Working data ->
>>>>

[config.mk]
export PLATFORM = sky130hd
export DESIGN_NAME = ahc_controller
export DESIGN_NICKNAME = d
export VERILOG_FILES = /design/src/rtl/ahc_pkg.sv /design/src/rtl/ahc_controller.sv
export SDC_FILE = /design/constraint.sdc
export NUM_CORES = 1
export LEC_CHECK = 0
export ABC_AREA = 1
export BUFFER_PORTS_ARGS = -buffer_cell sky130_fd_sc_hd__buf_2
export CAP_MARGIN = 5
export CELL_PAD_IN_SITES_DETAIL_PLACEMENT = 0
export CELL_PAD_IN_SITES_GLOBAL_PLACEMENT = 1
export CORE_MARGIN = 2
export CORE_UTILIZATION = 41
export CTS_CLUSTER_DIAMETER = 200
export DETAILED_ROUTE_END_ITERATION = 6
export PLACE_DENSITY = 0.82
export SLEW_MARGIN = 10
export SYNTH_ARGS = -nofsm -noshare
export SYNTH_HDL_FRONTEND = slang
export SYNTH_SLANG_ARGS = --single-unit
[constraint.sdc]
create_clock -name i_clk -period 7.32 [get_ports i_clk]
set_input_delay 1.464 -clock i_clk [delete_from_list [all_inputs] [get_ports i_clk]]
set_output_delay 1.464 -clock i_clk [all_outputs]
set_load 0.05 [all_outputs]
[src/rtl/ahc_pkg.sv]
`default_nettype none

package ahc_pkg;

    // Default store geometry
    localparam int DEF_MAX_ROWS = 32;
    localparam int DEF_MAX_DIM  = 64;

    // Index fields in the command word are sized for the largest geometry
    localparam int CMD_ROW_W = 9;
    localparam int CMD_DIM_W = 8;

    localparam logic [17:0] LOG2E_Q16   = 18'd94548;
    localparam int          ROUND_HALF  = 32768;
    localparam logic [16:0] ONE_Q16     = 17'd65536;
    localparam int          EXP_SHIFT_LIMIT = 17;

    // Register reset values
    localparam logic [5:0]  RST_SEQ_LENGTH  = 6'd32;
    localparam logic [6:0]  RST_HEAD_DIM    = 7'd64;
    localparam logic [6:0]  RST_VALUE_DIM   = 7'd64;
    localparam logic [15:0] RST_SCORE_SCALE = 16'd8192;

    typedef enum logic [1:0] {
        CFG_SEQ_LENGTH  = 2'd0,
        CFG_HEAD_DIM    = 2'd1,
        CFG_VALUE_DIM   = 2'd2,
        CFG_SCORE_SCALE = 2'd3
    } t_cfg_idx;

    typedef enum logic [1:0] {
        OP_WRITE_Q = 2'd0,
        OP_WRITE_K = 2'd1,
        OP_WRITE_V = 2'd2,
        OP_COMPUTE = 2'd3
    } t_op;

    typedef struct packed {
        logic [1:0]         operation;
        logic [4:0]         row_index;
        logic [5:0]         col_index;
        logic signed [15:0] element;
    } t_in_word;

    typedef struct packed {
        logic [4:0]         out_row;
        logic [5:0]         out_col;
        logic signed [15:0] out_value;
        logic               last;
    } t_out_word;

    typedef enum logic [3:0] {
        DP_NONE,
        DP_LOAD,
        DP_MAC,
        DP_SC_LO,
        DP_SC_HI,
        DP_SC_WR,
        DP_EX_D,
        DP_EX_MULU,
        DP_EX_U,
        DP_EX_MUL,
        DP_EX_UPD,
        DP_EX_WR,
        DP_DIV,
        DP_W_MUL,
        DP_W_WR,
        DP_EMIT
    } t_dp_op;

    typedef struct packed {
        t_dp_op                 op;
        logic                   first;
        logic                   mac_wv;
        logic                   last;
        logic [4:0]             row;
        logic [CMD_ROW_W-1:0]   j;
        logic [CMD_DIM_W-1:0]   l;
        logic [3:0]             bitn;
    } t_dp_cmd;

    // 2^-(2^-k) in Q0.16, k = 1..16
    function automatic logic [15:0] frac_tab(input logic [3:0] idx);
        logic [15:0] v;
        case (idx)
            4'd0:  v = 16'd46341;
            4'd1:  v = 16'd55109;
            4'd2:  v = 16'd60097;
            4'd3:  v = 16'd62757;
            4'd4:  v = 16'd64132;
            4'd5:  v = 16'd64830;
            4'd6:  v = 16'd65182;
            4'd7:  v = 16'd65359;
            4'd8:  v = 16'd65447;
            4'd9:  v = 16'd65492;
            4'd10: v = 16'd65514;
            4'd11: v = 16'd65525;
            4'd12: v = 16'd65530;
            4'd13: v = 16'd65533;
            default: v = 16'd65535;
        endcase
        return v;
    endfunction

endpackage

`default_nettype wire

[src/rtl/ahc_controller.sv]
`default_nettype none

module ahc_controller #(
    parameter int MAX_ROWS = 32,
    parameter int MAX_DIM  = 64
) (
    input  wire logic                            i_clk,
    input  wire logic                            i_rst_n,
    input  wire logic                            i_start,
    input  wire ahc_pkg::t_in_word               i_word,
    input  wire logic [$clog2(MAX_ROWS+1)-1:0]   i_n,
    input  wire logic [$clog2(MAX_DIM+1)-1:0]    i_hd,
    input  wire logic [$clog2(MAX_DIM+1)-1:0]    i_vd,
    output logic                                 o_busy,
    output ahc_pkg::t_dp_cmd                     o_cmd
);
    import ahc_pkg::*;

    localparam int ROW_W = (MAX_ROWS > 1) ? $clog2(MAX_ROWS) : 1;
    localparam int DIM_W = (MAX_DIM > 1) ? $clog2(MAX_DIM) : 1;

    typedef enum logic [19:0] {
        S_IDLE     = 20'h00001,
        S_DOT      = 20'h00002,
        S_DOT_WAIT = 20'h00004,
        S_SC_LO    = 20'h00008,
        S_SC_HI    = 20'h00010,
        S_SC_WR    = 20'h00020,
        S_EX_RD    = 20'h00040,
        S_EX_D     = 20'h00080,
        S_EX_MULU  = 20'h00100,
        S_EX_U     = 20'h00200,
        S_EX_MUL   = 20'h00400,
        S_EX_UPD   = 20'h00800,
        S_EX_WR    = 20'h01000,
        S_DIV      = 20'h02000,
        S_W_RD     = 20'h04000,
        S_W_MUL    = 20'h08000,
        S_W_WR     = 20'h10000,
        S_OUT_MAC  = 20'h20000,
        S_OUT_WAIT = 20'h40000,
        S_OUT      = 20'h80000
    } t_state;

    t_state           r_state, n_state;
    logic [ROW_W-1:0] r_j, n_j;
    logic [DIM_W-1:0] r_l, n_l;
    logic [3:0]       r_b, n_b;
    logic [5:0]       r_k, n_k;
    logic             r_wait, n_wait;
    logic [4:0]       r_row, n_row;
    logic             j_end, l_end, c_end;

    assign j_end  = (32'(r_j) == 32'(i_n) - 1);
    assign l_end  = (32'(r_l) == 32'(i_hd) - 1);
    assign c_end  = (32'(r_l) == 32'(i_vd) - 1);
    assign o_busy = (r_state != S_IDLE);

    always_comb begin
        n_state = r_state;
        n_j     = r_j;
        n_l     = r_l;
        n_b     = r_b;
        n_k     = r_k;
        n_wait  = r_wait;
        n_row   = r_row;
        o_cmd        = '0;
        o_cmd.op     = DP_NONE;
        o_cmd.row    = r_row;
        o_cmd.j      = CMD_ROW_W'(r_j);
        o_cmd.l      = CMD_DIM_W'(r_l);
        o_cmd.bitn   = r_b;
        case (r_state)
            S_IDLE: begin
                if (i_start) begin
                    if (t_op'(i_word.operation) != OP_COMPUTE) begin
                        o_cmd.op = DP_LOAD;
                    end else if (32'(i_word.row_index) < 32'(i_n)) begin
                        n_row   = i_word.row_index;
                        n_j     = '0;
                        n_l     = '0;
                        n_state = S_DOT;
                    end
                end
            end
            S_DOT: begin
                o_cmd.op    = DP_MAC;
                o_cmd.first = (r_l == '0);
                if (l_end) begin
                    n_l     = '0;
                    n_wait  = 1'b0;
                    n_state = S_DOT_WAIT;
                end else begin
                    n_l = r_l + 1'b1;
                end
            end
            S_DOT_WAIT: begin
                n_wait = 1'b1;
                if (r_wait) begin
                    n_state = S_SC_LO;
                end
            end
            S_SC_LO: begin
                o_cmd.op = DP_SC_LO;
                n_state  = S_SC_HI;
            end
            S_SC_HI: begin
                o_cmd.op = DP_SC_HI;
                n_state  = S_SC_WR;
            end
            S_SC_WR: begin
                o_cmd.op    = DP_SC_WR;
                o_cmd.first = (r_j == '0);
                if (j_end) begin
                    n_j     = '0;
                    n_state = S_EX_RD;
                end else begin
                    n_j     = r_j + 1'b1;
                    n_state = S_DOT;
                end
            end
            S_EX_RD: n_state = S_EX_D;
            S_EX_D: begin
                o_cmd.op = DP_EX_D;
                n_state  = S_EX_MULU;
            end
            S_EX_MULU: begin
                o_cmd.op = DP_EX_MULU;
                n_state  = S_EX_U;
            end
            S_EX_U: begin
                o_cmd.op = DP_EX_U;
                n_b      = 4'd15;
                n_state  = S_EX_MUL;
            end
            S_EX_MUL: begin
                o_cmd.op = DP_EX_MUL;
                n_state  = S_EX_UPD;
            end
            S_EX_UPD: begin
                o_cmd.op = DP_EX_UPD;
                if (r_b == 4'd0) begin
                    n_state = S_EX_WR;
                end else begin
                    n_b     = r_b - 1'b1;
                    n_state = S_EX_MUL;
                end
            end
            S_EX_WR: begin
                o_cmd.op    = DP_EX_WR;
                o_cmd.first = (r_j == '0);
                if (j_end) begin
                    n_j     = '0;
                    n_k     = 6'd32;
                    n_state = S_DIV;
                end else begin
                    n_j     = r_j + 1'b1;
                    n_state = S_EX_RD;
                end
            end
            S_DIV: begin
                o_cmd.op    = DP_DIV;
                o_cmd.first = (r_k == 6'd32);
                if (r_k == 6'd0) begin
                    n_state = S_W_RD;
                end else begin
                    n_k = r_k - 1'b1;
                end
            end
            S_W_RD: n_state = S_W_MUL;
            S_W_MUL: begin
                o_cmd.op = DP_W_MUL;
                n_state  = S_W_WR;
            end
            S_W_WR: begin
                o_cmd.op = DP_W_WR;
                if (j_end) begin
                    n_j     = '0;
                    n_l     = '0;
                    n_state = S_OUT_MAC;
                end else begin
                    n_j     = r_j + 1'b1;
                    n_state = S_W_RD;
                end
            end
            S_OUT_MAC: begin
                o_cmd.op     = DP_MAC;
                o_cmd.mac_wv = 1'b1;
                o_cmd.first  = (r_j == '0);
                if (j_end) begin
                    n_j     = '0;
                    n_wait  = 1'b0;
                    n_state = S_OUT_WAIT;
                end else begin
                    n_j = r_j + 1'b1;
                end
            end
            S_OUT_WAIT: begin
                n_wait = 1'b1;
                if (r_wait) begin
                    n_state = S_OUT;
                end
            end
            S_OUT: begin
                o_cmd.op   = DP_EMIT;
                o_cmd.last = c_end;
                if (c_end) begin
                    n_state = S_IDLE;
                end else begin
                    n_l     = r_l + 1'b1;
                    n_state = S_OUT_MAC;
                end
            end
            default: n_state = S_IDLE;
        endcase
    end

    always_ff @(posedge i_clk) begin
        if (!i_rst_n) begin
            r_state <= S_IDLE;
        end else begin
            r_state <= n_state;
        end
    end

    always_ff @(posedge i_clk) begin
        r_j    <= n_j;
        r_l    <= n_l;
        r_b    <= n_b;
        r_k    <= n_k;
        r_wait <= n_wait;
        r_row  <= n_row;
    end

endmodule

`default_nettype wire

==> impl_metrics.env <==
export IMPL_met2WireLength_mm=4.16
export IMPL_dr_pass1_iters=4
export IMPL_fmaxAchievable_mhz=221
export IMPL_vias_per_cell=4.83
export IMPL_required_ns=5.86
export IMPL_setup_tns_final_ns=0
export IMPL_slowest_delay_ns=0.32
export IMPL_synth_fa_ha_area_share_pct=5.01
export IMPL_start_util_pct=42.5
export IMPL_syn_inst=561
export IMPL_post_route_util_pct=47.7
export IMPL_synthXorXnorAreaFrac_pct=3.04
export IMPL_ys_seq_area_share_pct=32.3
export IMPL_area_delta_synth_final_pct=12.1
export IMPL_tightest_slew_ns=0.844
export IMPL_fillers=948
export IMPL_io_buffer_count=57
export IMPL_hold_slack_ns=0.520
export IMPL_grt_overflow=0
export IMPL_synthMuxAreaShare_pct=0
export IMPL_power_density_nw_per_um2=257
export IMPL_drt_wl_total_mm=8.79
export IMPL_grt_start_max_net_pins=21
export IMPL_final_antenna_net_count=0
export IMPL_path_clk_slew_ns=0.09
export IMPL_maxCapViolations=0
export IMPL_cp_arrival_ns=3.05
export IMPL_die_y_um=99.6
export IMPL_root_buffer="clkbuf_8"
export IMPL_period_minus_slack_ns=4.52
export IMPL_grt_pass1_wl_mm=15.2
export IMPL_ioPinCount=86
export IMPL_antennaDiodeCount=0
export IMPL_grt_usage_pct=18.6
export IMPL_core_sq_um=8810
export IMPL_outcome="complete, no violations"
export IMPL_top_layer="met4"
export IMPL_critPathCaptureType="output pin"
export IMPL_ys_ff_latch=47
export IMPL_drt_initial_drc_count=209
export IMPL_antenna_found_initial=0
export IMPL_yosysUniqueCellTypes=38
export IMPL_die_w_um=99.6
export IMPL_clock_sinks=47
export IMPL_syn_area_sq_um=3750
export IMPL_post_route_period_util_pct=61.7
export IMPL_critical_path_buf_inv_count=4
export IMPL_wl_per_cell_um=12.1
export IMPL_clk_path_buf_depth=2
export IMPL_path_max_fanout=3
export IMPL_synth_top_family_by_area="simple AND/OR/NAND/NOR gates"
export IMPL_critPathSlowestCell="buf_2"
export IMPL_path_cells="buf_2 > inv_1 > ha_1 > inv_1 > nor3_1 > nand3_1 > nand2_1 > nand3_1 > nor3_2 > buf_2"
export IMPL_cts_tree="yes"
export IMPL_htreeDepth=2
export IMPL_ir_drop_mv=0.147
export IMPL_clock_latency_ns=0.31
export IMPL_drive_gt1_share_pct=19.5
export IMPL_nets=687
export IMPL_post_cts_buffers=0
export IMPL_crit_family="simple AND/OR/NAND/NOR gates"
export IMPL_cts_resized=0
export IMPL_yosys_warnings=0
export IMPL_synth_compound_area_share_pct=2.44
export IMPL_avgSynthCellArea_sq_um=6.68
export IMPL_hold_path_class="reg -> reg"
export IMPL_grt_pass1_vias=3361
export IMPL_path_class="in -> out"
export IMPL_gp_congestion=0.871
export IMPL_skew_ns=0.00666
export IMPL_drv_slew=0
export IMPL_setup_violations=0
export IMPL_hold_buffers=0
export IMPL_leakagePower_nw=2.40
export IMPL_cts_buffers_inserted=5
export IMPL_rsz0062_at_grt="no"
export IMPL_die_area_sq_um=9920
export IMPL_dpl_hpwl_mm=7.06
export IMPL_drcViolationCount=0
export IMPL_core_rowCount=34
export IMPL_max_slew_margin_pct=43.2
export IMPL_vias=3518
export IMPL_wl_met3_um=305
export IMPL_m1WireLength_mm=4.22
export IMPL_synthSimpleGateAreaFrac_pct=43.3
export IMPL_hold_violations=0
export IMPL_startpoint_type="input port"
layout make-up:
cell class,instances,area (sq um),area share (%)
multi-input cells,391,2040,48.5
clock buffers,5,68.8,1.64
inverters,118,443,10.6
clock inverters,3,18.8,0.447
flip-flops and latches,47,1210,28.9
repair buffers,57,285,6.80
well taps,108,135,3.22
state kept, by name, summed over array words and instances (netlist names):
name	count
r_k	6
r_b	4
r_wait	1
r_j	5
r_l	6
r_row	5
r_state	20
logic make-up after synthesis:
family | Yosys count
AO/OA/AOI/OAI | 16
adder cells (fa/ha/maj) | 15
AND/OR/NAND/NOR | 341
XOR/XNOR | 13
buffers and inverters | 128
flip-flops | 47
other | 1
report_power, final:
group	internal, W	total, W	switching, W
combinational	0.000154	0.000543	0.000389
clock	0.0000669	0.000162	0.0000952
sequential	0.000323	0.000374	0.0000513
total	0.000544	0.00108	0.000535
metal layers:
layer  GRT usage [%]  up-vias
met3            2.46        9
li1                -     1858
met2            32.3       56
met4            4.21        0
met5               0        -
met1            24.7     1595
cell usage in the layout, fill, tap and decap left out, types with 6 or more instances in the layout:
| master | Yosys | routed |
|---|---|---|
| nand3_1 | 31 | 31 |
| inv_1 | 101 | 101 |
| nor2_1 | 80 | 80 |
| nor2_2 | 9 | 9 |
| ha_1 | 15 | 15 |
| conb_1 | 1 | 6 |
| nand4_1 | 26 | 26 |
| xor2_1 | 8 | 8 |
| buf_2 | 3 | 57 |
| nand2_2 | 10 | 10 |
| nor3_1 | 18 | 18 |
| o21ai_0 | 6 | 6 |
| nand2_1 | 140 | 140 |
| inv_2 | 17 | 17 |
| edfxtp_1 | 27 | 27 |
| dfxtp_1 | 20 | 20 |
final timing paths:
path / startpoint / endpoint / slack [ns] / depth (start not counted)
max: i_vd[0] / o_cmd[26] / 2.80 / 10
min: r_state[0]$_SDFFE_PN1P_ / r_state[0]$_SDFFE_PN1P_ / 0.52 / 2
max reg2reg: r_state[14]$_SDFFE_PN0P_ / r_j[2]$_SDFFCE_PP0P_ / 4.81 / 8
min reg2reg: r_state[0]$_SDFFE_PN1P_ / r_state[0]$_SDFFE_PN1P_ / 0.52 / 2
worst min-delay path: cells and delay by family, from the launching register on:
| family | cells | cell delay (ns) |
|---|---|---|
| simple gates | 2 | 0.14 |
| flops | 1 | 0.34 |
cells in the mapped netlist:
library cell / instances / share of area, %
nand2_1: 140 / 14
inv_1: 101 / 10
nor2_1: 80 / 8.0
nand3_1: 31 / 4.1
edfxtp_1: 27 / 22
nand4_1: 26 / 4.3
dfxtp_1: 20 / 11
nor3_1: 18 / 2.4
inv_2: 17 / 1.7
ha_1: 15 / 5.0
nand2_2: 10 / 1.7
nor2_2: 9 / 1.5
xor2_1: 8 / 1.9
buf_4: 6 / 1.2
o21ai_0: 6 / 0.80
a21oi_1: 5 / 0.67
nand3_2: 5 / 1.3
nor2_4: 5 / 1.5
xnor2_1: 5 / 1.2
buf_2: 3 / 0.40
nor4_1: 3 / 0.50
nand2_4: 2 / 0.60
nand4_2: 2 / 0.67
nor3b_2: 2 / 0.67
or2_2: 2 / 0.33
a21boi_0: 1 / 0.20
a21boi_1: 1 / 0.20
and2_1: 1 / 0.17
buf_8: 1 / 0.40
conb_1: 1 / 0.10
nand3b_1: 1 / 0.20
nor2_8: 1 / 0.53
nor3_2: 1 / 0.27
nor3b_1: 1 / 0.20
o211ai_1: 1 / 0.20
o21ai_1: 1 / 0.13
o221ai_1: 1 / 0.23
or2_1: 1 / 0.17
stage by stage:
step	total power (W)	worst slack, ns	area [sq um]	instances
floorplan	0.000809	2.87	3760	566
detailed placement	0.000924	2.78	4110	721
global placement	0.000917	2.78	4110	721
CTS	0.00109	2.77	4200	729
global route	0.00116	2.46	4200	729
finish	0.00108	2.80	4200	729
No activity file was read; power rests on OpenSTA's default activity.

<<<<

Your objective -> Take from the listing above each line that contains the string "signed".

Answer to this task ->
        logic signed [15:0] element;
        logic signed [15:0] out_value;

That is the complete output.